Collected data entries
*** Block opens ***
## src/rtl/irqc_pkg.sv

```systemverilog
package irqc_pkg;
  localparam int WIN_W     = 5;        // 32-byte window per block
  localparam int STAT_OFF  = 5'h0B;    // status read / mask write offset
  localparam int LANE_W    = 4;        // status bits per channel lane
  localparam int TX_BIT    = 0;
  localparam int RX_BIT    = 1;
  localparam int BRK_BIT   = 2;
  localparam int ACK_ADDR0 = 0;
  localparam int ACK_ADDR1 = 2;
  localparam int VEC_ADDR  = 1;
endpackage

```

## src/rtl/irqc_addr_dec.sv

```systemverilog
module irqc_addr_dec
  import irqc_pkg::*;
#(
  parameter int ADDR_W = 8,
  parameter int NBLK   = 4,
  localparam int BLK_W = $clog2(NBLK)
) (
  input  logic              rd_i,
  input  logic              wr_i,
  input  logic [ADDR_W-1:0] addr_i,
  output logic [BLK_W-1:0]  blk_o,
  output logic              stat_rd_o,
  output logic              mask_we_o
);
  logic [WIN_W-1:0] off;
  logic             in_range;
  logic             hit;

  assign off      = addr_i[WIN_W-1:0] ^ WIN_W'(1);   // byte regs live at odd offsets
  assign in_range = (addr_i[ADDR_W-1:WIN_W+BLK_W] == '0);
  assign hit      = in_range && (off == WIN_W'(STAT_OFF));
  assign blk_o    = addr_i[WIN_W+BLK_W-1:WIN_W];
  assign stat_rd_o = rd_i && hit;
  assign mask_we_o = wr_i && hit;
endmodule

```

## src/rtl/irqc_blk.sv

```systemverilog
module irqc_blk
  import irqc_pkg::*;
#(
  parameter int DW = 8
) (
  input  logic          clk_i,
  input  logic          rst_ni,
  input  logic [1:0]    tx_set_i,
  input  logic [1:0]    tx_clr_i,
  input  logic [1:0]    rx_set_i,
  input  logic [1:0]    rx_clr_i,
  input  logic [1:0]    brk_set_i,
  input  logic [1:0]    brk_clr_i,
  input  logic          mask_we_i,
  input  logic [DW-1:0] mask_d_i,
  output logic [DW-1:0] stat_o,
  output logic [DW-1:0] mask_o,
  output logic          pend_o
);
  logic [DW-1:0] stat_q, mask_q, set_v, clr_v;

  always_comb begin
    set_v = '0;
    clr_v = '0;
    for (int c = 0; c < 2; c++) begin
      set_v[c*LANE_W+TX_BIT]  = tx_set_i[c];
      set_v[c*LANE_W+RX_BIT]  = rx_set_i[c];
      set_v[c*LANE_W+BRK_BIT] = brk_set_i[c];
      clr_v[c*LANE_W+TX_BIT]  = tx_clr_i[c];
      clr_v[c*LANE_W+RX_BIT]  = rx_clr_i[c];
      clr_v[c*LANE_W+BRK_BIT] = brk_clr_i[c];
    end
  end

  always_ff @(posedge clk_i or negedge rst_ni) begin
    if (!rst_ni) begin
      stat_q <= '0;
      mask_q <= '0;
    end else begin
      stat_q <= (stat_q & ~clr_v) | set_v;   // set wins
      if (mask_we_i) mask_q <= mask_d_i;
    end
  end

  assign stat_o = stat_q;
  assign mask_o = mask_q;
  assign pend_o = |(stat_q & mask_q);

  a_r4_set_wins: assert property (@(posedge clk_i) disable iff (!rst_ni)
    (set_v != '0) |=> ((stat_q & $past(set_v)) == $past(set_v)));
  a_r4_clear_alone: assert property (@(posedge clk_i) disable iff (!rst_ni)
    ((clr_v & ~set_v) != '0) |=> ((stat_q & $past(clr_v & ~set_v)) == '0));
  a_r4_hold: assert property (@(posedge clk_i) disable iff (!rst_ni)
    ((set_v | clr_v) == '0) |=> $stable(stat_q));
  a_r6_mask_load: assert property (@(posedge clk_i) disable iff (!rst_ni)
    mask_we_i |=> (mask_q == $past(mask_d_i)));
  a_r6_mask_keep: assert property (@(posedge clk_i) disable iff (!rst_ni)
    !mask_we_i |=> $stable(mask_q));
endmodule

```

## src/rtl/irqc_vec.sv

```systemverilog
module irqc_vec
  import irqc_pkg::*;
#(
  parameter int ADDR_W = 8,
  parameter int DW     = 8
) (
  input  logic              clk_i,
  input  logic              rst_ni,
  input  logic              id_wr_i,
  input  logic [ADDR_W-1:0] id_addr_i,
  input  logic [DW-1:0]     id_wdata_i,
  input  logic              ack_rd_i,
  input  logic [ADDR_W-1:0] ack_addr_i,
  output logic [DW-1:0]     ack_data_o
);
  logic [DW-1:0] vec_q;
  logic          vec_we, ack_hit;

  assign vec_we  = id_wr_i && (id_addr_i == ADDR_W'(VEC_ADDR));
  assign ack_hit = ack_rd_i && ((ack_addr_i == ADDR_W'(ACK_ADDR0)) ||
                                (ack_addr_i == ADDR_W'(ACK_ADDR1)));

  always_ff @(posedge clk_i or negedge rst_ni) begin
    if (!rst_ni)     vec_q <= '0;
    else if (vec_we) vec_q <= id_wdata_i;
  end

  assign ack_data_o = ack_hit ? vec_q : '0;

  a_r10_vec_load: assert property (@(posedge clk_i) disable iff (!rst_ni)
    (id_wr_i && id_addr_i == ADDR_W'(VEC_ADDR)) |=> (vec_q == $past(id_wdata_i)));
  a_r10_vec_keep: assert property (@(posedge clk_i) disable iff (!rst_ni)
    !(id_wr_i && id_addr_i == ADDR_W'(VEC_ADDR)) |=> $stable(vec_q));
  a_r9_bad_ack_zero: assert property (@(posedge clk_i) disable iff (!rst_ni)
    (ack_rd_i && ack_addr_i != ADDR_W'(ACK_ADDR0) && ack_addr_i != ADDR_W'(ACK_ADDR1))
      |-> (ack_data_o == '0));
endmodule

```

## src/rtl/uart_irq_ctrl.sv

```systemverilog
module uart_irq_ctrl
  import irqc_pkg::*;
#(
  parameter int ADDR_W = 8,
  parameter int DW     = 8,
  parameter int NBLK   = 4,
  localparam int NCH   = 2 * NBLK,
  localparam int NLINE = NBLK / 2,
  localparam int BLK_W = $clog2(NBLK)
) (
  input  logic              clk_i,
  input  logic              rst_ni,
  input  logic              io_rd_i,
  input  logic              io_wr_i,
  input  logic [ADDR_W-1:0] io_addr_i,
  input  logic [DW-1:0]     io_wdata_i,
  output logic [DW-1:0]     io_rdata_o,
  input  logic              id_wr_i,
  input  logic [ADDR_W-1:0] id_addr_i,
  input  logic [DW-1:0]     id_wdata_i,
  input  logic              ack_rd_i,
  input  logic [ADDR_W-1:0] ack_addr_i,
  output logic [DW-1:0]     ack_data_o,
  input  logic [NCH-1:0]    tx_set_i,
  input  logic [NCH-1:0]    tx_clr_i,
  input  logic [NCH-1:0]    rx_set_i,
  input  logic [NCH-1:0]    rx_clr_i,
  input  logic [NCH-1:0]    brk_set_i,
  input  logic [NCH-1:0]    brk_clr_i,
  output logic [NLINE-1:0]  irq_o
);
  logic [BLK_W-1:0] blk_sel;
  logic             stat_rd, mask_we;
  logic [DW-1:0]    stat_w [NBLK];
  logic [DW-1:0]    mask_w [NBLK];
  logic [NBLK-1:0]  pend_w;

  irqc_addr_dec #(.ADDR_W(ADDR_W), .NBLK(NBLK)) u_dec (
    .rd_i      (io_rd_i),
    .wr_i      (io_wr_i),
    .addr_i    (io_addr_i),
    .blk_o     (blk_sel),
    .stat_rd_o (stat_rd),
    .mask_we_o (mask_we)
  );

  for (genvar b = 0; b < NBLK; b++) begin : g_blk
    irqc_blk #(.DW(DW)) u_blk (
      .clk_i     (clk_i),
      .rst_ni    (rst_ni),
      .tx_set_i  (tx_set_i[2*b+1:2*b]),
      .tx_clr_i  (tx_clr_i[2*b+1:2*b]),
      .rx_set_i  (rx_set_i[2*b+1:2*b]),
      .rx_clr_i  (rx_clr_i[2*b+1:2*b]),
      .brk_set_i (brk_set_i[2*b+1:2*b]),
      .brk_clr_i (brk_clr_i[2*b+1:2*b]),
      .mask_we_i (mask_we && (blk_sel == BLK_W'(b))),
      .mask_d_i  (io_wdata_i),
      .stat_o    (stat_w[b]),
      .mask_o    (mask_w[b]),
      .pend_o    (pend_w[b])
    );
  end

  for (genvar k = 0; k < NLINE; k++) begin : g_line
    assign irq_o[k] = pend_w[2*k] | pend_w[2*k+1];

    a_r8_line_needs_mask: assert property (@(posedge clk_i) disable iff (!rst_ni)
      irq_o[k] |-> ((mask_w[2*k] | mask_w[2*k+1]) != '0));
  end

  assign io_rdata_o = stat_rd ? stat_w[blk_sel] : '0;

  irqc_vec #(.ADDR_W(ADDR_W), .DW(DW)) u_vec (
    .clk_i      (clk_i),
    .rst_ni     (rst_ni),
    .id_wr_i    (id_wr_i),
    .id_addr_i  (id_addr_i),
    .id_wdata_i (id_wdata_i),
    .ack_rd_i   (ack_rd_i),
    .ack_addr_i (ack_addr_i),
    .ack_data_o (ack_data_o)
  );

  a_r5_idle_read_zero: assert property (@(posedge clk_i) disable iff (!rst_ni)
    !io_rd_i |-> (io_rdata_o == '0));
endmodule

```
*** Block closes ***
*** Block opens ***
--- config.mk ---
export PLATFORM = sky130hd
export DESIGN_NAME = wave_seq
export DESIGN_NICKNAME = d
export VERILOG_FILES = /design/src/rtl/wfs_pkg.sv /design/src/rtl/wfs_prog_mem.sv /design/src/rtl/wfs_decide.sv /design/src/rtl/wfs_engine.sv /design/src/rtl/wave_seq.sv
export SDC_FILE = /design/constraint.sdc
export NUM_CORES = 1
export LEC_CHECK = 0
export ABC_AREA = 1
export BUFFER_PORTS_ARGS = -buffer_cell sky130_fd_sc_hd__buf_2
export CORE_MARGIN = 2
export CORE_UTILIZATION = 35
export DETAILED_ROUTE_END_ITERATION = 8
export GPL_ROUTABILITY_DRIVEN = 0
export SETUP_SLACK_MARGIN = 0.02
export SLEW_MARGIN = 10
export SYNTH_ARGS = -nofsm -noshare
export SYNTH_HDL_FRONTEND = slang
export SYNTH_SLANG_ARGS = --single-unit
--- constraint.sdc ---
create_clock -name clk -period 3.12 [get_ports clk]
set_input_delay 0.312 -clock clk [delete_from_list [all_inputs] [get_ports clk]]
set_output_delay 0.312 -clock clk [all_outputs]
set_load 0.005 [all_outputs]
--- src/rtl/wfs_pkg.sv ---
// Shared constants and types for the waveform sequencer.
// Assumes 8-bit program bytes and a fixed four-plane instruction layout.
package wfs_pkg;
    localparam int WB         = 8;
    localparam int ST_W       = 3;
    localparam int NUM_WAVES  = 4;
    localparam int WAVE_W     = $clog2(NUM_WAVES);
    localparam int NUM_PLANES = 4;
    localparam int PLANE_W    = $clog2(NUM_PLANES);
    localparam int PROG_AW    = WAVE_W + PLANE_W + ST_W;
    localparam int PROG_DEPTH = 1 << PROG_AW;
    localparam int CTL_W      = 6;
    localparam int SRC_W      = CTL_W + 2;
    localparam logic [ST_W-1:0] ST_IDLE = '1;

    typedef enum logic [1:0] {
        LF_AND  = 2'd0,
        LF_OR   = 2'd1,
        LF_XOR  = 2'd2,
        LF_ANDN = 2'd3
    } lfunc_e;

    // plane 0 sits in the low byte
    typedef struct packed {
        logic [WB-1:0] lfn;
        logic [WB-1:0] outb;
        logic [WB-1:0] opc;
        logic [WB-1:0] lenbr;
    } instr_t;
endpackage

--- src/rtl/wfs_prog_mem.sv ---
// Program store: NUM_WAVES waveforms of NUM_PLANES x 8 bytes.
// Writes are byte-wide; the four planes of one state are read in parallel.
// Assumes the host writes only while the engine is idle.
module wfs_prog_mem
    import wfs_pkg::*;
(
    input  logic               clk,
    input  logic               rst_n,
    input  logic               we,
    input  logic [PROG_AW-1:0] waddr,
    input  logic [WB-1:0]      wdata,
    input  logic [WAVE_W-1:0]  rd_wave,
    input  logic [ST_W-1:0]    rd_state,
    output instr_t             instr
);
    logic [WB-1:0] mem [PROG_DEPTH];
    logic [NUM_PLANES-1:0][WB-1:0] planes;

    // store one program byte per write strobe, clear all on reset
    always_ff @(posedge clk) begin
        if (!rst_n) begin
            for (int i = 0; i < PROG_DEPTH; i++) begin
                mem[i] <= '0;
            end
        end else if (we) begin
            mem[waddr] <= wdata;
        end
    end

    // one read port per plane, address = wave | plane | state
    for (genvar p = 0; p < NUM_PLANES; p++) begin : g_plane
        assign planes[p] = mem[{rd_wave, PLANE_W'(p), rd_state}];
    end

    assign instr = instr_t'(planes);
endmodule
*** Block closes ***
What you should do >> Across all the lines of the data, count those that include the word "disable" and reply with that number only.

Exercise solution >> 10